## SUPPLIED INFORMATION

------------------------------------------------

## src/rtl/dmem_if_pkg.sv

```systemverilog
// rtl/dmem_if_pkg.sv - funct3 size codes, FSM states and lane constants for dmem_if
package dmem_if_pkg;

  localparam logic [2:0] INST_BYTE        = 3'b000;
  localparam logic [2:0] INST_HALF_WORD   = 3'b001;
  localparam logic [2:0] INST_WORD        = 3'b010;
  localparam logic [2:0] INST_BYTE_U      = 3'b100;
  localparam logic [2:0] INST_HALF_WORD_U = 3'b101;

  localparam int BYTE_WIDTH = 8;

  typedef enum logic [1:0] {
    DMEM_IDLE   = 2'd0,
    DMEM_REQ    = 2'd1,
    DMEM_WAIT_R = 2'd2,
    DMEM_RESP   = 2'd3
  } dmem_state_e;

endpackage

```

## src/rtl/dmem_lane_align.sv

```systemverilog
// rtl/dmem_lane_align.sv - byte enables, misalign detect and lane shifts for a 4-lane bus
module dmem_lane_align
  import dmem_if_pkg::*;
#(
  parameter int DATA_WIDTH = 32
) (
  input  logic [2:0]            funct3_i,
  input  logic [1:0]            addr_off_i,
  input  logic [1:0]            rd_off_i,
  input  logic [DATA_WIDTH-1:0] wdata_i,
  input  logic [DATA_WIDTH-1:0] rdata_i,
  output logic [3:0]            be_o,
  output logic                  misalign_o,
  output logic [DATA_WIDTH-1:0] wdata_o,
  output logic [DATA_WIDTH-1:0] rdata_o
);

  always_comb begin
    be_o       = 4'b0000;
    misalign_o = 1'b0;
    case (funct3_i)
      INST_BYTE, INST_BYTE_U: be_o = 4'b0001 << addr_off_i;
      INST_HALF_WORD, INST_HALF_WORD_U: begin
        be_o       = 4'b0011 << addr_off_i;
        misalign_o = addr_off_i[0];
      end
      INST_WORD: begin
        be_o       = 4'b1111;
        misalign_o = |addr_off_i;
      end
      default: misalign_o = 1'b1;
    endcase
  end

  // Read data is returned with the addressed byte in [7:0]; extension is done upstream.
  assign wdata_o = wdata_i << (BYTE_WIDTH * int'(addr_off_i));
  assign rdata_o = rdata_i >> (BYTE_WIDTH * int'(rd_off_i));

endmodule

```

## src/rtl/dmem_if.sv

```systemverilog
// rtl/dmem_if.sv - MEM-stage data-memory bus interface with req/gnt/rvalid handshake and timeout
module dmem_if
  import dmem_if_pkg::*;
#(
  parameter int ADDR_WIDTH     = 32,
  parameter int DATA_WIDTH     = 32,
  parameter int TIMEOUT_CYCLES = 15
) (
  input  logic                  clk,
  input  logic                  rst_n,
  input  logic                  wmem_en_i,
  input  logic                  rmem_en_i,
  input  logic [2:0]            funct3_i,
  input  logic [ADDR_WIDTH-1:0] mem_addr_i,
  input  logic [DATA_WIDTH-1:0] mem_data_i,
  input  logic                  hold_i,
  output logic [DATA_WIDTH-1:0] rdata_o,
  output logic                  stall_o,
  output logic                  misalign_o,
  output logic                  bus_err_o,
  output logic                  bus_req_o,
  output logic                  bus_we_o,
  output logic [ADDR_WIDTH-1:0] bus_addr_o,
  output logic [3:0]            bus_be_o,
  output logic [DATA_WIDTH-1:0] bus_wdata_o,
  input  logic                  bus_gnt_i,
  input  logic                  bus_rvalid_i,
  input  logic [DATA_WIDTH-1:0] bus_rdata_i
);

  localparam int CNT_W = $clog2(TIMEOUT_CYCLES + 1);

  dmem_state_e           state_q, state_d;
  logic [CNT_W-1:0]      cnt_q, cnt_d;
  logic [ADDR_WIDTH-1:0] addr_q, addr_d;
  logic [1:0]            off_q, off_d;
  logic [3:0]            be_q, be_d;
  logic [DATA_WIDTH-1:0] wdata_q, wdata_d;
  logic                  we_q, we_d;
  logic [DATA_WIDTH-1:0] rdata_q, rdata_d;
  logic                  misalign_q, misalign_d;
  logic                  bus_err_q, bus_err_d;

  logic                  access;
  logic                  timeout;
  logic [3:0]            lane_be;
  logic                  lane_misalign;
  logic [DATA_WIDTH-1:0] lane_wdata;
  logic [DATA_WIDTH-1:0] lane_rdata;

  assign access  = wmem_en_i | rmem_en_i;
  assign timeout = (cnt_q == CNT_W'(TIMEOUT_CYCLES - 1));

  dmem_lane_align #(
    .DATA_WIDTH(DATA_WIDTH)
  ) u_lane_align (
    .funct3_i  (funct3_i),
    .addr_off_i(mem_addr_i[1:0]),
    .rd_off_i  (off_q),
    .wdata_i   (mem_data_i),
    .rdata_i   (bus_rdata_i),
    .be_o      (lane_be),
    .misalign_o(lane_misalign),
    .wdata_o   (lane_wdata),
    .rdata_o   (lane_rdata)
  );

  always_comb begin
    state_d    = state_q;
    cnt_d      = cnt_q;
    addr_d     = addr_q;
    off_d      = off_q;
    be_d       = be_q;
    wdata_d    = wdata_q;
    we_d       = we_q;
    rdata_d    = rdata_q;
    misalign_d = 1'b0;
    bus_err_d  = 1'b0;
    stall_o    = 1'b0;
    bus_req_o  = 1'b0;
    case (state_q)
      DMEM_IDLE: begin
        stall_o = access;
        if (access && lane_misalign) begin
          misalign_d = 1'b1;
          rdata_d    = '0;
          state_d    = DMEM_RESP;
        end else if (access) begin
          addr_d  = {mem_addr_i[ADDR_WIDTH-1:2], 2'b00};
          off_d   = mem_addr_i[1:0];
          be_d    = lane_be;
          wdata_d = lane_wdata;
          we_d    = wmem_en_i;
          cnt_d   = '0;
          state_d = DMEM_REQ;
        end
      end
      DMEM_REQ: begin
        stall_o   = 1'b1;
        bus_req_o = 1'b1;
        cnt_d     = cnt_q + CNT_W'(1);
        // A grant on the last allowed cycle still completes the access.
        if (bus_gnt_i) begin
          state_d = we_q ? DMEM_RESP : DMEM_WAIT_R;
        end else if (timeout) begin
          bus_err_d = 1'b1;
          rdata_d   = '0;
          state_d   = DMEM_RESP;
        end
      end
      DMEM_WAIT_R: begin
        stall_o = 1'b1;
        cnt_d   = cnt_q + CNT_W'(1);
        if (bus_rvalid_i) begin
          rdata_d = lane_rdata;
          state_d = DMEM_RESP;
        end else if (timeout) begin
          bus_err_d = 1'b1;
          rdata_d   = '0;
          state_d   = DMEM_RESP;
        end
      end
      DMEM_RESP: begin
        if (!hold_i) state_d = DMEM_IDLE;
      end
      default: state_d = DMEM_IDLE;
    endcase
  end

  always_ff @(posedge clk) begin
    if (!rst_n) begin
      state_q    <= DMEM_IDLE;
      cnt_q      <= '0;
      addr_q     <= '0;
      off_q      <= '0;
      be_q       <= '0;
      wdata_q    <= '0;
      we_q       <= 1'b0;
      rdata_q    <= '0;
      misalign_q <= 1'b0;
      bus_err_q  <= 1'b0;
    end else begin
      state_q    <= state_d;
      cnt_q      <= cnt_d;
      addr_q     <= addr_d;
      off_q      <= off_d;
      be_q       <= be_d;
      wdata_q    <= wdata_d;
      we_q       <= we_d;
      rdata_q    <= rdata_d;
      misalign_q <= misalign_d;
      bus_err_q  <= bus_err_d;
    end
  end

  assign rdata_o     = rdata_q;
  assign misalign_o  = misalign_q;
  assign bus_err_o   = bus_err_q;
  assign bus_we_o    = we_q;
  assign bus_addr_o  = addr_q;
  assign bus_be_o    = be_q;
  assign bus_wdata_o = wdata_q;

endmodule

```
$ cat config.mk
export PLATFORM = sky130hd
export DESIGN_NAME = gamma_sched
export DESIGN_NICKNAME = d
export VERILOG_FILES = /design/src/rtl/gamma_sched.sv
export SDC_FILE = /design/constraint.sdc
export NUM_CORES = 1
export LEC_CHECK = 0
export BUFFER_PORTS_ARGS = -buffer_cell sky130_fd_sc_hd__buf_2
export CAP_MARGIN = 25
export CORE_ASPECT_RATIO = 1.5
export CORE_MARGIN = 2
export CORE_UTILIZATION = 35
export CTS_CLUSTER_SIZE = 24
export DETAILED_ROUTE_END_ITERATION = 8
export GPL_TIMING_DRIVEN = 0
export PLACE_DENSITY = 0.62
export SETUP_SLACK_MARGIN = 0.15
export SYNTH_ARGS = -nofsm -noshare
export SYNTH_HDL_FRONTEND = slang
export SYNTH_SLANG_ARGS = --single-unit
$ cat constraint.sdc
create_clock -name aclk -period 3.2 [get_ports aclk]
set_input_delay 0.64 -clock aclk [delete_from_list [all_inputs] [get_ports aclk]]
set_output_delay 0.64 -clock aclk [all_outputs]
set_load 0.03 [all_outputs]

------------------------------------------------

## TASK ITEM
Nothing but the lines from the one containing "export PLACE_DENSITY = 0.62" to the end of the material should be printed, each exactly as written.

## RESPONSE BELOW
export PLACE_DENSITY = 0.62
export SETUP_SLACK_MARGIN = 0.15
export SYNTH_ARGS = -nofsm -noshare
export SYNTH_HDL_FRONTEND = slang
export SYNTH_SLANG_ARGS = --single-unit
$ cat constraint.sdc
create_clock -name aclk -period 3.2 [get_ports aclk]
set_input_delay 0.64 -clock aclk [delete_from_list [all_inputs] [get_ports aclk]]
set_output_delay 0.64 -clock aclk [all_outputs]
set_load 0.03 [all_outputs]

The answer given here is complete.